What does it mean for us to live as the beloved of God? How are we called to be witnesses to this world witnesses of a love that embraces and loves rather than separates and condemns? How are we to live out such wondrous love in our own lives as followers of Jesus the Christ?
I am reminded of one other blessing that I have used at St. Mark's on many occasions a blessing whose author is unknown, but which I have recently seen attributed to the Franciscans:
May God bless you with discomfort at easy answers, half truths, and superficial relationships, so that you will live deeply within your heart.

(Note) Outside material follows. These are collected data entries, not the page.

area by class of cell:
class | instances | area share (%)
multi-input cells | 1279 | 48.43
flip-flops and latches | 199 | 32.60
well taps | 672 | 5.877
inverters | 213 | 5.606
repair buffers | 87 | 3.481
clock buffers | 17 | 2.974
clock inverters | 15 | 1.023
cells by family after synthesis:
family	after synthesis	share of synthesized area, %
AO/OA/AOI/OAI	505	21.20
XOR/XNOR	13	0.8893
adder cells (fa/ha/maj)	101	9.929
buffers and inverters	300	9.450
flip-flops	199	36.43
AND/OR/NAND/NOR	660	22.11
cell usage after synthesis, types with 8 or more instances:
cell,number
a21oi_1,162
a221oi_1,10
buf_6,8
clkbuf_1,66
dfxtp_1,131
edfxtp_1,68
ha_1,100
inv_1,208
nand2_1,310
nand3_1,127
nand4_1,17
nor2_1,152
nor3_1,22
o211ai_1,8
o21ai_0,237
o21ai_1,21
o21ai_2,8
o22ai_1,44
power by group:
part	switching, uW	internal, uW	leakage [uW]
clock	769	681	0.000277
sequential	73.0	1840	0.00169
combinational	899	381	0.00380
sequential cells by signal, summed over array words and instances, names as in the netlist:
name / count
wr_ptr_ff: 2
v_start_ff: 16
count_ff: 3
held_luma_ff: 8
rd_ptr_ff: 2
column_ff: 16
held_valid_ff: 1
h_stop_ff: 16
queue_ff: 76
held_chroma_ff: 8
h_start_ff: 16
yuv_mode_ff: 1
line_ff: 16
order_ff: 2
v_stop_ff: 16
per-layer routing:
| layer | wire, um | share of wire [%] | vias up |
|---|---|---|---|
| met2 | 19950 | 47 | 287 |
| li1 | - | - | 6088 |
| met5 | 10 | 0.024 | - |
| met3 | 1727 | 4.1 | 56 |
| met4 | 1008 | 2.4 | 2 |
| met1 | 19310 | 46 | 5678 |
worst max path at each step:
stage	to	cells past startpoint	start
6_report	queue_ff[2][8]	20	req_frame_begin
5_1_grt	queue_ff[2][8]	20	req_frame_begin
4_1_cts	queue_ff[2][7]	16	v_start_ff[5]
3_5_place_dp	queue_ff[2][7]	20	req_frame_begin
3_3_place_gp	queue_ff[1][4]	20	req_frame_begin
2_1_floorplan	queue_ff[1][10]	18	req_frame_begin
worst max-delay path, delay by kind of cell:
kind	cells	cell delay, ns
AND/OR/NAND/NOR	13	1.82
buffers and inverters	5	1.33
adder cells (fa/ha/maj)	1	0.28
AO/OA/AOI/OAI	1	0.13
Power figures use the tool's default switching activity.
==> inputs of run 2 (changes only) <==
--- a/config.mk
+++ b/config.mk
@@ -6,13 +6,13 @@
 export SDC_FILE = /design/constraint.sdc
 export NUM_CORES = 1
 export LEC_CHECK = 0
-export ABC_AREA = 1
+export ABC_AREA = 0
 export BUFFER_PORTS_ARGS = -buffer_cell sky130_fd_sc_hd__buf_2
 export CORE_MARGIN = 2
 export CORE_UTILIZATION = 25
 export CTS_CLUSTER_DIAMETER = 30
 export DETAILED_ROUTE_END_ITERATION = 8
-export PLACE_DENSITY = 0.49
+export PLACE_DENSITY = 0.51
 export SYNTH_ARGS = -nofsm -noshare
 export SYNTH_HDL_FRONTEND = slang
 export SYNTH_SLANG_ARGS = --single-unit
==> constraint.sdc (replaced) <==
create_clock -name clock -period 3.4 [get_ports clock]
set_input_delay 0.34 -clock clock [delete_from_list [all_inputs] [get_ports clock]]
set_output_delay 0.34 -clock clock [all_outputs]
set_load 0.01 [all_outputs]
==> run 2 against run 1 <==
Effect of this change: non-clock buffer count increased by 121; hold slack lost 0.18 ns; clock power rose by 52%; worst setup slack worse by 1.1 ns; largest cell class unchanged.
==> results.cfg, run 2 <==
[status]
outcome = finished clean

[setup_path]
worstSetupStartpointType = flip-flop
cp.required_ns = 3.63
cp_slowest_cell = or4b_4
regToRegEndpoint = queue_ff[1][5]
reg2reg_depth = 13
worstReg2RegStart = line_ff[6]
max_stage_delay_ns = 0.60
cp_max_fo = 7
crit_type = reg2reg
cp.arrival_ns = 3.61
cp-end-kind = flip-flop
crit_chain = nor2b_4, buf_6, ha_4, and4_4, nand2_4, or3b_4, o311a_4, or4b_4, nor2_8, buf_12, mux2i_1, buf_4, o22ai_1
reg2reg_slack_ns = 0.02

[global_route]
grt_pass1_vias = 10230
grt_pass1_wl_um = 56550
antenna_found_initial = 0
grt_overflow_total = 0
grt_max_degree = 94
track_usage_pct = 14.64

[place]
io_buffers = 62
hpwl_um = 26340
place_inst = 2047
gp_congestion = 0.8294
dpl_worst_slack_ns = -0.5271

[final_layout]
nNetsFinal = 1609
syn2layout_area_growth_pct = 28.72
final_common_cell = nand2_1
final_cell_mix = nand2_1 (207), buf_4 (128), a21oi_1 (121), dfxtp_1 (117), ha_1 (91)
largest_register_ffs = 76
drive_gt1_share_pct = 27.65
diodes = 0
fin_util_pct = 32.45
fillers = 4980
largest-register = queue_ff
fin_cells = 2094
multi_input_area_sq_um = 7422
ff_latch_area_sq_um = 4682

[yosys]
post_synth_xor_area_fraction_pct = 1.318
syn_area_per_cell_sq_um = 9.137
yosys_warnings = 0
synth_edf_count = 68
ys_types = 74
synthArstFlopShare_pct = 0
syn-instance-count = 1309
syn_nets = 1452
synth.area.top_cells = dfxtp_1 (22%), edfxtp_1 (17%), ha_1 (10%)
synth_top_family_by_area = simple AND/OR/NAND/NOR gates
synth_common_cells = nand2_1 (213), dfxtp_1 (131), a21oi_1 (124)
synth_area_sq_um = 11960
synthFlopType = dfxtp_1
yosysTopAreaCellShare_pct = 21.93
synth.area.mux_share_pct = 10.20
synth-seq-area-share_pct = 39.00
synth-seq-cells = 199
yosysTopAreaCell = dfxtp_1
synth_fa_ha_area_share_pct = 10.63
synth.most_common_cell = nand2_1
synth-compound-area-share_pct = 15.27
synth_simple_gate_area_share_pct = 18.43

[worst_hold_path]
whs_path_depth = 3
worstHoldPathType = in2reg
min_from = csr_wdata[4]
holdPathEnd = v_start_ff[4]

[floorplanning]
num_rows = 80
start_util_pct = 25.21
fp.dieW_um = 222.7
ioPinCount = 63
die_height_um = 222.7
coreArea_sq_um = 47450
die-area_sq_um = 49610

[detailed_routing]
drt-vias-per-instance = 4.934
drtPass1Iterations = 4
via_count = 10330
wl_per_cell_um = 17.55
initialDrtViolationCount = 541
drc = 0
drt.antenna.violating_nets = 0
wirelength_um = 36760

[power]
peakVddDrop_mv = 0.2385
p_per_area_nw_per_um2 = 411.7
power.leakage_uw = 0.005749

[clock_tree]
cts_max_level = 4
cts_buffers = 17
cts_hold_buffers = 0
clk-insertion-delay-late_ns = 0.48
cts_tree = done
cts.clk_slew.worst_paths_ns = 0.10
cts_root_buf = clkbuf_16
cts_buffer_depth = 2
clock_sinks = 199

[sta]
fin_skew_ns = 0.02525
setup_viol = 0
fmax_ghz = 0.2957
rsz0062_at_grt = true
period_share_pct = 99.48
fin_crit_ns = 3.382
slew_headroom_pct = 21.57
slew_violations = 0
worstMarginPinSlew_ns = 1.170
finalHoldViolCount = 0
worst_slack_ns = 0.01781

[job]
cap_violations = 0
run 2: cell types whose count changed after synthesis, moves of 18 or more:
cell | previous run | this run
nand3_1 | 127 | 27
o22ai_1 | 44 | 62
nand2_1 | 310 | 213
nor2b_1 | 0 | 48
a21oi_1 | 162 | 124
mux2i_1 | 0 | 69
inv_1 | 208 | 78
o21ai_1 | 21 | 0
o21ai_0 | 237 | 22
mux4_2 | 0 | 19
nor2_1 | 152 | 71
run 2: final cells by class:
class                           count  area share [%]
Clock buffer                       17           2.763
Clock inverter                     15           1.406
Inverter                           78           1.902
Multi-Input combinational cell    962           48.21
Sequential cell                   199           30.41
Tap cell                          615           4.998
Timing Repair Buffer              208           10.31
File: src/sv/block_crc32_frame_checker_unit.sv
// Block CRC-32 frame checker, top level: config registers, result register, handshake.
// Depends on bcfc_pkg, bcfc_tracker and assert_macros.svh.
//
// Usage:
//   in_valid/in_stall/in_data carry the image, one byte per request, with
//   end_of_image on the last byte. out_valid/out_stall/out_data carry one
//   report per closed block (kind, length, computed and stored CRC, status).
//   cfg_write/cfg_index/cfg_data set the info and data payload lengths; write
//   only while the block is idle.
//   A block's report is registered and appears in the cycle after its last
//   byte is accepted. Throughput: one byte per cycle while in_stall is low;
//   the byte CRC update, counter compare and delay line sit combinationally
//   ahead of the result register. in_stall is raised only while a report is
//   held and out_stall is high; while the receiver stalls the held report
//   does not change and no byte is taken. Reset clears the CRC, delay line,
//   counter and phase (next byte starts an info block), drops any held
//   report and restores the lengths to 4096 and 4194304. end_of_image
//   returns the block to that same starting point after its report.
module block_crc32_frame_checker_unit #(
    parameter int LENGTH_BITS = bcfc_pkg::LENGTH_BITS_DEF
) (
    input  logic                           clk,
    input  logic                           rst_n,
    input  logic                           in_valid,
    output logic                           in_stall,
    input  bcfc_pkg::in_item_t             in_data,
    output logic                           out_valid,
    input  logic                           out_stall,
    output bcfc_pkg::out_item_t            out_data,
    input  logic                           cfg_write,
    input  logic [bcfc_pkg::CFG_IDX_W-1:0] cfg_index,
    input  logic [bcfc_pkg::LEN_W-1:0]     cfg_data
);

`include "assert_macros.svh"

    logic [bcfc_pkg::LEN_W-1:0] info_len_reg;
    logic [bcfc_pkg::LEN_W-1:0] data_len_reg;
    logic                       out_valid_reg, out_valid_next;
    bcfc_pkg::out_item_t        out_data_reg;
    bcfc_pkg::out_item_t        result;
    logic                       close;
    logic                       take;

    assign in_stall = out_valid_reg & out_stall;
    assign take     = in_valid & ~in_stall;

    bcfc_tracker #(
        .LENGTH_BITS (LENGTH_BITS)
    ) u_tracker (
        .clk      (clk),
        .rst_n    (rst_n),
        .take     (take),
        .item     (in_data),
        .info_len (info_len_reg),
        .data_len (data_len_reg),
        .close    (close),
        .result   (result)
    );

    always_ff @(posedge clk or negedge rst_n)
    begin
        if (!rst_n)
        begin
            info_len_reg <= bcfc_pkg::INFO_LEN_RST;
            data_len_reg <= bcfc_pkg::DATA_LEN_RST;
        end
        else if (cfg_write)
        begin
            if (cfg_index == bcfc_pkg::CFG_INFO_LEN)
            begin
                info_len_reg <= cfg_data;
            end
            else if (cfg_index == bcfc_pkg::CFG_DATA_LEN)
            begin
                data_len_reg <= cfg_data;
            end
        end
    end

    always_comb
    begin
        if (take && close)
        begin
            out_valid_next = 1'b1;
        end
        else if (!out_stall)
        begin
            out_valid_next = 1'b0;
        end
        else
        begin
            out_valid_next = out_valid_reg;
        end
    end

    always_ff @(posedge clk or negedge rst_n)
    begin
        if (!rst_n)
        begin
            out_valid_reg <= 1'b0;
        end
        else
        begin
            out_valid_reg <= out_valid_next;
        end
    end

    always_ff @(posedge clk)
    begin
        if (take && close)
        begin
            out_data_reg <= result;
        end
    end

    assign out_valid = out_valid_reg;
    assign out_data  = out_data_reg;

    `ASSERT_NEXT(a_report_drains, out_valid && !out_stall && !take, !out_valid, "report not retired after delivery")
    `ASSERT_NOW(a_short_zero, out_valid && out_data.check_status == bcfc_pkg::STATUS_SHORT, out_data.computed_crc == 32'd0 && out_data.stored_crc == 32'd0, "short block carries CRC data")
    `ASSERT_NOW(a_status_crc, out_valid && out_data.check_status != bcfc_pkg::STATUS_SHORT, (out_data.check_status == bcfc_pkg::STATUS_MATCH) == (out_data.computed_crc == out_data.stored_crc), "status disagrees with CRC compare")

endmodule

May God bless you with anger at injustice, oppression and exploitation of people so that you will work for justice, equality and peace.
May God bless you with tears to shed for those who suffer from pain, rejection, starvation and war, so that you will reach out your hand to comfort them and change their pain into joy.
And may God bless you with the foolishness to think that you can make a difference in the world, so that you will do the things which others tell you cannot be done. Amen.